Exercise prompt
Find the string "push" in the listing and report every line that has it.

★ ★ ★ ★ ★

[src/rtl/core/hmd5_pkg.sv]
// Shared types, constants and round tables for the HMAC-MD5 stream block.
// No dependencies; used by every module under rtl/core.
`default_nettype none

package hmd5_pkg;

  // Operation codes of an input item
  typedef enum logic [1:0] {
    OP_KEY = 2'd0,
    OP_MSG = 2'd1,
    OP_FIN = 2'd2
  } op_e;

  typedef struct packed {
    logic [1:0] operation;
    logic [7:0] data_byte;
  } in_item_t;

  typedef struct packed {
    logic [63:0] mac_high;
    logic [63:0] mac_low;
  } out_item_t;

  // Classified command passed from front to engine
  typedef struct packed {
    op_e        op;
    logic [7:0] data;
  } cmd_t;

  localparam int unsigned QUEUE_DEPTH = 2;

  localparam logic [7:0] IPAD_BYTE = 8'h36;
  localparam logic [7:0] OPAD_BYTE = 8'h5c;
  localparam logic [7:0] PAD_MARK  = 8'h80;

  localparam logic [31:0] MD5_IV [4] = '{32'h67452301, 32'hefcdab89,
                                        32'h98badcfe, 32'h10325476};

  function automatic logic [31:0] md5_k(input logic [5:0] rnd);
    logic [31:0] k;
    case (rnd)
      6'd0:  k = 32'hd76aa478; 6'd1:  k = 32'he8c7b756; 6'd2:  k = 32'h242070db;
      6'd3:  k = 32'hc1bdceee; 6'd4:  k = 32'hf57c0faf; 6'd5:  k = 32'h4787c62a;
      6'd6:  k = 32'ha8304613; 6'd7:  k = 32'hfd469501; 6'd8:  k = 32'h698098d8;
      6'd9:  k = 32'h8b44f7af; 6'd10: k = 32'hffff5bb1; 6'd11: k = 32'h895cd7be;
      6'd12: k = 32'h6b901122; 6'd13: k = 32'hfd987193; 6'd14: k = 32'ha679438e;
      6'd15: k = 32'h49b40821; 6'd16: k = 32'hf61e2562; 6'd17: k = 32'hc040b340;
      6'd18: k = 32'h265e5a51; 6'd19: k = 32'he9b6c7aa; 6'd20: k = 32'hd62f105d;
      6'd21: k = 32'h02441453; 6'd22: k = 32'hd8a1e681; 6'd23: k = 32'he7d3fbc8;
      6'd24: k = 32'h21e1cde6; 6'd25: k = 32'hc33707d6; 6'd26: k = 32'hf4d50d87;
      6'd27: k = 32'h455a14ed; 6'd28: k = 32'ha9e3e905; 6'd29: k = 32'hfcefa3f8;
      6'd30: k = 32'h676f02d9; 6'd31: k = 32'h8d2a4c8a; 6'd32: k = 32'hfffa3942;
      6'd33: k = 32'h8771f681; 6'd34: k = 32'h6d9d6122; 6'd35: k = 32'hfde5380c;
      6'd36: k = 32'ha4beea44; 6'd37: k = 32'h4bdecfa9; 6'd38: k = 32'hf6bb4b60;
      6'd39: k = 32'hbebfbc70; 6'd40: k = 32'h289b7ec6; 6'd41: k = 32'heaa127fa;
      6'd42: k = 32'hd4ef3085; 6'd43: k = 32'h04881d05; 6'd44: k = 32'hd9d4d039;
      6'd45: k = 32'he6db99e5; 6'd46: k = 32'h1fa27cf8; 6'd47: k = 32'hc4ac5665;
      6'd48: k = 32'hf4292244; 6'd49: k = 32'h432aff97; 6'd50: k = 32'hab9423a7;
      6'd51: k = 32'hfc93a039; 6'd52: k = 32'h655b59c3; 6'd53: k = 32'h8f0ccc92;
      6'd54: k = 32'hffeff47d; 6'd55: k = 32'h85845dd1; 6'd56: k = 32'h6fa87e4f;
      6'd57: k = 32'hfe2ce6e0; 6'd58: k = 32'ha3014314; 6'd59: k = 32'h4e0811a1;
      6'd60: k = 32'hf7537e82; 6'd61: k = 32'hbd3af235; 6'd62: k = 32'h2ad7d2bb;
      default: k = 32'heb86d391;
    endcase
    return k;
  endfunction

  // Rotation amount of a round
  function automatic logic [4:0] md5_s(input logic [5:0] rnd);
    logic [4:0] s;
    case ({rnd[5:4], rnd[1:0]})
      4'd0:  s = 5'd7;  4'd1:  s = 5'd12; 4'd2:  s = 5'd17; 4'd3:  s = 5'd22;
      4'd4:  s = 5'd5;  4'd5:  s = 5'd9;  4'd6:  s = 5'd14; 4'd7:  s = 5'd20;
      4'd8:  s = 5'd4;  4'd9:  s = 5'd11; 4'd10: s = 5'd16; 4'd11: s = 5'd23;
      4'd12: s = 5'd6;  4'd13: s = 5'd10; 4'd14: s = 5'd15; default: s = 5'd21;
    endcase
    return s;
  endfunction

  // Message word index of a round
  function automatic logic [3:0] md5_g(input logic [5:0] rnd);
    logic [3:0] i;
    logic [3:0] g;
    i = rnd[3:0];
    case (rnd[5:4])
      2'd0:    g = i;
      2'd1:    g = 4'(i * 4'd5 + 4'd1);
      2'd2:    g = 4'(i * 4'd3 + 4'd5);
      default: g = 4'(i * 4'd7);
    endcase
    return g;
  endfunction

endpackage

`default_nettype wire

[src/rtl/core/hmd5_front.sv]
// Input stage: accepts items, drops unknown operation codes, registers commands.
// Depends on hmd5_pkg.
`default_nettype none

module hmd5_front (
  input  wire logic              clk_i,
  input  wire logic              rst_ni,
  input  wire logic              in_valid_i,
  output logic                   in_ready_o,
  input  wire hmd5_pkg::in_item_t in_item_i,
  output logic                   cmd_valid_o,
  input  wire logic              cmd_ready_i,
  output hmd5_pkg::cmd_t         cmd_o
);

  logic           vld_q;
  hmd5_pkg::cmd_t cmd_q;
  logic           known;

  // Classify the operation code
  always_comb begin
    unique case (hmd5_pkg::op_e'(in_item_i.operation))
      hmd5_pkg::OP_KEY, hmd5_pkg::OP_MSG, hmd5_pkg::OP_FIN: known = 1'b1;
      default: known = 1'b0;
    endcase
  end

  assign in_ready_o  = !vld_q || cmd_ready_i;
  assign cmd_valid_o = vld_q;
  assign cmd_o       = cmd_q;

  // Hold a command until the queue takes it
  always_ff @(posedge clk_i or negedge rst_ni) begin
    if (!rst_ni) begin
      vld_q <= 1'b0;
    end else if (in_ready_o) begin
      vld_q <= in_valid_i && known;
    end
  end

  always_ff @(posedge clk_i) begin
    if (in_ready_o && in_valid_i && known) begin
      cmd_q.op   <= hmd5_pkg::op_e'(in_item_i.operation);
      cmd_q.data <= in_item_i.data_byte;
    end
  end

endmodule

`default_nettype wire

[src/rtl/core/hmd5_fifo.sv]
// Short command queue between the front stage and the engine.
// Depends on hmd5_pkg.
`default_nettype none

module hmd5_fifo #(
  parameter int unsigned Depth = hmd5_pkg::QUEUE_DEPTH
) (
  input  wire logic           clk_i,
  input  wire logic           rst_ni,
  input  wire logic           wr_valid_i,
  output logic                wr_ready_o,
  input  wire hmd5_pkg::cmd_t wr_cmd_i,
  output logic                rd_valid_o,
  input  wire logic           rd_ready_i,
  output hmd5_pkg::cmd_t      rd_cmd_o
);

  localparam int unsigned PtrW = (Depth > 1) ? $clog2(Depth) : 1;
  localparam int unsigned CntW = $clog2(Depth + 1);
  localparam logic [PtrW-1:0] LastPtr = PtrW'(Depth - 1);
  localparam logic [CntW-1:0] FullCnt = CntW'(Depth);

  hmd5_pkg::cmd_t  mem_q [Depth];
  logic [PtrW-1:0] wr_ptr_q, rd_ptr_q;
  logic [CntW-1:0] cnt_q;
  logic            push, pop;

  assign wr_ready_o = (cnt_q != FullCnt);
  assign rd_valid_o = (cnt_q != '0);
  assign rd_cmd_o   = mem_q[rd_ptr_q];
  assign push       = wr_valid_i && wr_ready_o;
  assign pop        = rd_valid_o && rd_ready_i;

  // Advance pointers and count
  always_ff @(posedge clk_i or negedge rst_ni) begin
    if (!rst_ni) begin
      wr_ptr_q <= '0;
      rd_ptr_q <= '0;
      cnt_q    <= '0;
    end else begin
      if (push) begin
        wr_ptr_q <= (wr_ptr_q == LastPtr) ? '0 : wr_ptr_q + 1'b1;
      end
      if (pop) begin
        rd_ptr_q <= (rd_ptr_q == LastPtr) ? '0 : rd_ptr_q + 1'b1;
      end
      if (push && !pop) begin
        cnt_q <= cnt_q + 1'b1;
      end else if (pop && !push) begin
        cnt_q <= cnt_q - 1'b1;
      end
    end
  end

  always_ff @(posedge clk_i) begin
    if (push) begin
      mem_q[wr_ptr_q] <= wr_cmd_i;
    end
  end

endmodule

`default_nettype wire

[src/rtl/core/hmd5_engine.sv]
// HMAC-MD5 engine: key store, block buffer, padding sequencer and a
// one-round-per-cycle MD5 compression loop. Depends on hmd5_pkg.
`default_nettype none

module hmd5_engine (
  input  wire logic           clk_i,
  input  wire logic           rst_ni,
  input  wire logic           cmd_valid_i,
  output logic                cmd_ready_o,
  input  wire hmd5_pkg::cmd_t cmd_i,
  output logic                out_valid_o,
  input  wire logic           out_ready_i,
  output hmd5_pkg::out_item_t out_item_o
);

  typedef enum logic [3:0] {
    S_IDLE, S_KEY, S_ABSORB, S_BEGIN, S_START_IN, S_PAD0, S_PADZ,
    S_CINIT, S_COMP, S_CADD, S_RET, S_INNER_ABS, S_OUT
  } state_e;

  typedef enum logic [2:0] {R_IDLE, R_ABSORB, R_PHASE1, R_PADNEXT, R_OUTER} ret_e;
  typedef enum logic [1:0] {D_KEY, D_INNER, D_MAC} dig_e;
  typedef enum logic [1:0] {SRC_BUF, SRC_KEY, SRC_KEY_IN, SRC_KEY_OUT} src_e;

  localparam logic [1:0] PH_KEY = 2'd0;
  localparam logic [1:0] PH_MSG = 2'd1;
  localparam logic [1:0] PH_FIN = 2'd2;

  state_e         state_q;
  ret_e           ret_q;
  dig_e           dig_q;
  src_e           src_q;
  hmd5_pkg::op_e  op_q;
  logic [7:0]     byte_q;
  logic [1:0]     phase_q;
  logic [6:0]     key_cnt_q;
  logic           key_long_q;
  logic [31:0]    key_q   [16];
  logic [31:0]    buf_q   [16];
  logic [31:0]    chain_q [4];
  logic [31:0]    inner_q [4];
  logic [63:0]    bit_q;
  logic [5:0]     fill_q;
  logic           pad_len_q;
  logic [5:0]     rnd_q;
  logic [31:0]    a_q, b_q, c_q, d_q;
  logic           out_valid_q;
  hmd5_pkg::out_item_t out_q;

  logic        buf_we;
  logic [7:0]  buf_byte;
  logic [3:0]  g_idx;
  logic [31:0] w_word, f_val, t_val, rot_val;
  logic [4:0]  s_val;
  logic [127:0] mac;

  assign cmd_ready_o = (state_q == S_IDLE);
  assign out_valid_o = out_valid_q;
  assign out_item_o  = out_q;

  // Select the byte written into the block buffer
  always_comb begin
    buf_we   = 1'b0;
    buf_byte = 8'h00;
    case (state_q)
      S_ABSORB: begin
        buf_we   = 1'b1;
        buf_byte = byte_q;
      end
      S_PAD0: begin
        buf_we   = 1'b1;
        buf_byte = hmd5_pkg::PAD_MARK;
      end
      S_PADZ: begin
        buf_we   = 1'b1;
        buf_byte = (pad_len_q && fill_q >= 6'd56) ? bit_q[8*fill_q[2:0] +: 8] : 8'h00;
      end
      S_INNER_ABS: begin
        buf_we   = 1'b1;
        buf_byte = inner_q[fill_q[3:2]][8*fill_q[1:0] +: 8];
      end
      default: ;
    endcase
  end

  // One MD5 round
  always_comb begin
    g_idx = hmd5_pkg::md5_g(rnd_q);
    s_val = hmd5_pkg::md5_s(rnd_q);
    case (src_q)
      SRC_BUF:     w_word = buf_q[g_idx];
      SRC_KEY:     w_word = key_q[g_idx];
      SRC_KEY_IN:  w_word = key_q[g_idx] ^ {4{hmd5_pkg::IPAD_BYTE}};
      default:     w_word = key_q[g_idx] ^ {4{hmd5_pkg::OPAD_BYTE}};
    endcase
    case (rnd_q[5:4])
      2'd0:    f_val = (b_q & c_q) | (~b_q & d_q);
      2'd1:    f_val = (d_q & b_q) | (~d_q & c_q);
      2'd2:    f_val = b_q ^ c_q ^ d_q;
      default: f_val = c_q ^ (b_q | ~d_q);
    endcase
    t_val   = a_q + f_val + hmd5_pkg::md5_k(rnd_q) + w_word;
    rot_val = (t_val << s_val) | (t_val >> (6'd32 - {1'b0, s_val}));
  end

  // Digest bytes in output order, byte 0 on top
  always_comb begin
    for (int i = 0; i < 16; i++) begin
      mac[127 - 8*i -: 8] = chain_q[i/4][8*(i%4) +: 8];
    end
  end

  // Write the block buffer
  always_ff @(posedge clk_i) begin
    if (buf_we) begin
      buf_q[fill_q[5:2]][8*fill_q[1:0] +: 8] <= buf_byte;
    end
  end

  // Sequencer
  always_ff @(posedge clk_i or negedge rst_ni) begin
    if (!rst_ni) begin
      state_q     <= S_IDLE;
      ret_q       <= R_IDLE;
      dig_q       <= D_INNER;
      src_q       <= SRC_BUF;
      op_q        <= hmd5_pkg::OP_KEY;
      byte_q      <= 8'h00;
      phase_q     <= PH_KEY;
      key_cnt_q   <= '0;
      key_long_q  <= 1'b0;
      for (int i = 0; i < 16; i++) key_q[i] <= '0;
      for (int i = 0; i < 4; i++) chain_q[i] <= hmd5_pkg::MD5_IV[i];
      bit_q       <= '0;
      fill_q      <= '0;
      pad_len_q   <= 1'b0;
      rnd_q       <= '0;
      out_valid_q <= 1'b0;
    end else begin
      // Drop a taken result unless a new one is loaded this cycle
      if (out_ready_i && (state_q != S_OUT)) begin
        out_valid_q <= 1'b0;
      end
      if (buf_we) begin
        fill_q <= fill_q + 1'b1;
      end
      unique case (state_q)
        S_IDLE: begin
          if (cmd_valid_i) begin
            op_q   <= cmd_i.op;
            byte_q <= cmd_i.data;
            case (cmd_i.op)
              hmd5_pkg::OP_KEY: begin
                if (phase_q != PH_KEY) begin
                  for (int i = 0; i < 16; i++) key_q[i] <= '0;
                  for (int i = 0; i < 4; i++) chain_q[i] <= hmd5_pkg::MD5_IV[i];
                  key_cnt_q  <= '0;
                  key_long_q <= 1'b0;
                  bit_q      <= '0;
                  fill_q     <= '0;
                  phase_q    <= PH_KEY;
                end
                state_q <= S_KEY;
              end
              hmd5_pkg::OP_MSG: begin
                state_q <= (phase_q != PH_MSG) ? S_BEGIN : S_ABSORB;
              end
              default: begin
                dig_q   <= D_INNER;
                state_q <= (phase_q != PH_MSG) ? S_BEGIN : S_PAD0;
              end
            endcase
          end
        end
        S_KEY: begin
          if (key_long_q) begin
            state_q <= S_ABSORB;
          end else if (key_cnt_q < 7'd64) begin
            key_q[key_cnt_q[5:2]][8*key_cnt_q[1:0] +: 8] <= byte_q;
            key_cnt_q <= key_cnt_q + 1'b1;
            state_q   <= S_IDLE;
          end else begin
            // Long key: hash the stored 64 bytes, then keep absorbing
            key_long_q <= 1'b1;
            for (int i = 0; i < 4; i++) chain_q[i] <= hmd5_pkg::MD5_IV[i];
            bit_q   <= 64'd512;
            fill_q  <= '0;
            src_q   <= SRC_KEY;
            ret_q   <= R_ABSORB;
            state_q <= S_CINIT;
          end
        end
        S_ABSORB: begin
          bit_q <= bit_q + 64'd8;
          if (fill_q == 6'd63) begin
            src_q   <= SRC_BUF;
            ret_q   <= R_IDLE;
            state_q <= S_CINIT;
          end else begin
            state_q <= S_IDLE;
          end
        end
        S_BEGIN: begin
          if (key_long_q) begin
            dig_q   <= D_KEY;
            state_q <= S_PAD0;
          end else begin
            state_q <= S_START_IN;
          end
        end
        S_START_IN: begin
          for (int i = 0; i < 4; i++) chain_q[i] <= hmd5_pkg::MD5_IV[i];
          bit_q   <= 64'd512;
          fill_q  <= '0;
          src_q   <= SRC_KEY_IN;
          ret_q   <= R_PHASE1;
          state_q <= S_CINIT;
        end
        S_PAD0: begin
          pad_len_q <= (fill_q <= 6'd55);
          src_q     <= SRC_BUF;
          ret_q     <= R_PADNEXT;
          state_q   <= (fill_q == 6'd63) ? S_CINIT : S_PADZ;
        end
        S_PADZ: begin
          if (fill_q == 6'd63) begin
            src_q   <= SRC_BUF;
            ret_q   <= R_PADNEXT;
            state_q <= S_CINIT;
          end
        end
        S_CINIT: begin
          a_q     <= chain_q[0];
          b_q     <= chain_q[1];
          c_q     <= chain_q[2];
          d_q     <= chain_q[3];
          state_q <= S_COMP;
        end
        S_COMP: begin
          a_q   <= d_q;
          d_q   <= c_q;
          c_q   <= b_q;
          b_q   <= b_q + rot_val;
          rnd_q <= rnd_q + 1'b1;
          if (rnd_q == 6'd63) begin
            state_q <= S_CADD;
          end
        end
        S_CADD: begin
          chain_q[0] <= chain_q[0] + a_q;
          chain_q[1] <= chain_q[1] + b_q;
          chain_q[2] <= chain_q[2] + c_q;
          chain_q[3] <= chain_q[3] + d_q;
          state_q    <= S_RET;
        end
        S_RET: begin
          case (ret_q)
            R_ABSORB: state_q <= S_ABSORB;
            R_PHASE1: begin
              phase_q <= PH_MSG;
              dig_q   <= D_INNER;
              state_q <= (op_q == hmd5_pkg::OP_MSG) ? S_ABSORB : S_PAD0;
            end
            R_PADNEXT: begin
              if (!pad_len_q) begin
                pad_len_q <= 1'b1;
                state_q   <= S_PADZ;
              end else begin
                case (dig_q)
                  D_KEY: begin
                    // Replace a long key by its digest
                    for (int i = 0; i < 16; i++) begin
                      key_q[i] <= (i < 4) ? chain_q[i%4] : '0;
                    end
                    key_cnt_q  <= 7'd16;
                    key_long_q <= 1'b0;
                    state_q    <= S_START_IN;
                  end
                  D_INNER: begin
                    for (int i = 0; i < 4; i++) begin
                      inner_q[i] <= chain_q[i];
                      chain_q[i] <= hmd5_pkg::MD5_IV[i];
                    end
                    bit_q   <= 64'd512;
                    fill_q  <= '0;
                    src_q   <= SRC_KEY_OUT;
                    ret_q   <= R_OUTER;
                    state_q <= S_CINIT;
                  end
                  default: state_q <= S_OUT;
                endcase
              end
            end
            R_OUTER: state_q <= S_INNER_ABS;
            default: state_q <= S_IDLE;
          endcase
        end
        S_INNER_ABS: begin
          bit_q <= bit_q + 64'd8;
          if (fill_q == 6'd15) begin
            dig_q   <= D_MAC;
            state_q <= S_PAD0;
          end
        end
        S_OUT: begin
          if (!out_valid_q || out_ready_i) begin
            out_valid_q    <= 1'b1;
            out_q.mac_high <= mac[127:64];
            out_q.mac_low  <= mac[63:0];
            phase_q        <= PH_FIN;
            state_q        <= S_IDLE;
          end
        end
        default: state_q <= S_IDLE;
      endcase
    end
  end

  a_rnd_idle: assert property (@(posedge clk_i) disable iff (!rst_ni)
    (state_q != S_COMP) |-> (rnd_q == 6'd0)) else $error("round counter left running");
  a_key_cnt: assert property (@(posedge clk_i) disable iff (!rst_ni)
    key_cnt_q <= 7'd64) else $error("key count beyond block size");
  a_inner_fill: assert property (@(posedge clk_i) disable iff (!rst_ni)
    (state_q == S_INNER_ABS) |-> (fill_q < 6'd16)) else $error("inner digest overrun");
  a_phase: assert property (@(posedge clk_i) disable iff (!rst_ni)
    (phase_q == PH_KEY) || (phase_q == PH_MSG) || (phase_q == PH_FIN))
    else $error("bad phase");
  a_out_from_seq: assert property (@(posedge clk_i) disable iff (!rst_ni)
    $rose(out_valid_q) |-> ($past(state_q) == S_OUT)) else $error("stray result");

endmodule

`default_nettype wire

[src/rtl/core/hmac_md5_stream.sv]
// Top level of the HMAC-MD5 stream block: front stage, command queue, engine.
// Depends on hmd5_pkg, hmd5_front, hmd5_fifo and hmd5_engine.
//
//   channel | direction | handshake             | payload
//   input   | in        | in_valid_i/in_ready_o  | in_item_i  (operation, data_byte)
//   output  | out       | out_valid_o/out_ready_i| out_item_o (mac_high, mac_low)
//
// Key byte: stored directly, or absorbed as message data once the key is being
// hashed; the 65th key byte adds a compression (one MD5 round per cycle).
// Message byte: each 64th byte adds a compression; the first byte of a message
// adds the inner-prefix block.
// Finish: three to six compressions plus one buffer write per padding byte.
// Reset clears all control state and loads the empty key; no clearing pass.
// A stalled output holds the result while the queue keeps taking items until it is full.
`default_nettype none

module hmac_md5_stream #(
  parameter int unsigned QueueDepth = hmd5_pkg::QUEUE_DEPTH
) (
  input  wire logic                clk_i,
  input  wire logic                rst_ni,
  input  wire logic                in_valid_i,
  output logic                     in_ready_o,
  input  wire hmd5_pkg::in_item_t  in_item_i,
  output logic                     out_valid_o,
  input  wire logic                out_ready_i,
  output hmd5_pkg::out_item_t      out_item_o
);

  logic           f_valid, f_ready, q_valid, q_ready;
  hmd5_pkg::cmd_t f_cmd, q_cmd;

  hmd5_front u_front (
    .clk_i       (clk_i),
    .rst_ni      (rst_ni),
    .in_valid_i  (in_valid_i),
    .in_ready_o  (in_ready_o),
    .in_item_i   (in_item_i),
    .cmd_valid_o (f_valid),
    .cmd_ready_i (f_ready),
    .cmd_o       (f_cmd)
  );

  hmd5_fifo #(.Depth(QueueDepth)) u_fifo (
    .clk_i      (clk_i),
    .rst_ni     (rst_ni),
    .wr_valid_i (f_valid),
    .wr_ready_o (f_ready),
    .wr_cmd_i   (f_cmd),
    .rd_valid_o (q_valid),
    .rd_ready_i (q_ready),
    .rd_cmd_o   (q_cmd)
  );

  hmd5_engine u_engine (
    .clk_i       (clk_i),
    .rst_ni      (rst_ni),
    .cmd_valid_i (q_valid),
    .cmd_ready_o (q_ready),
    .cmd_i       (q_cmd),
    .out_valid_o (out_valid_o),
    .out_ready_i (out_ready_i),
    .out_item_o  (out_item_o)
  );

endmodule

`default_nettype wire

★ ★ ★ ★ ★

Exercise response
  logic            push, pop;
  assign push       = wr_valid_i && wr_ready_o;
      if (push) begin
      if (push && !pop) begin
      end else if (pop && !push) begin
    if (push) begin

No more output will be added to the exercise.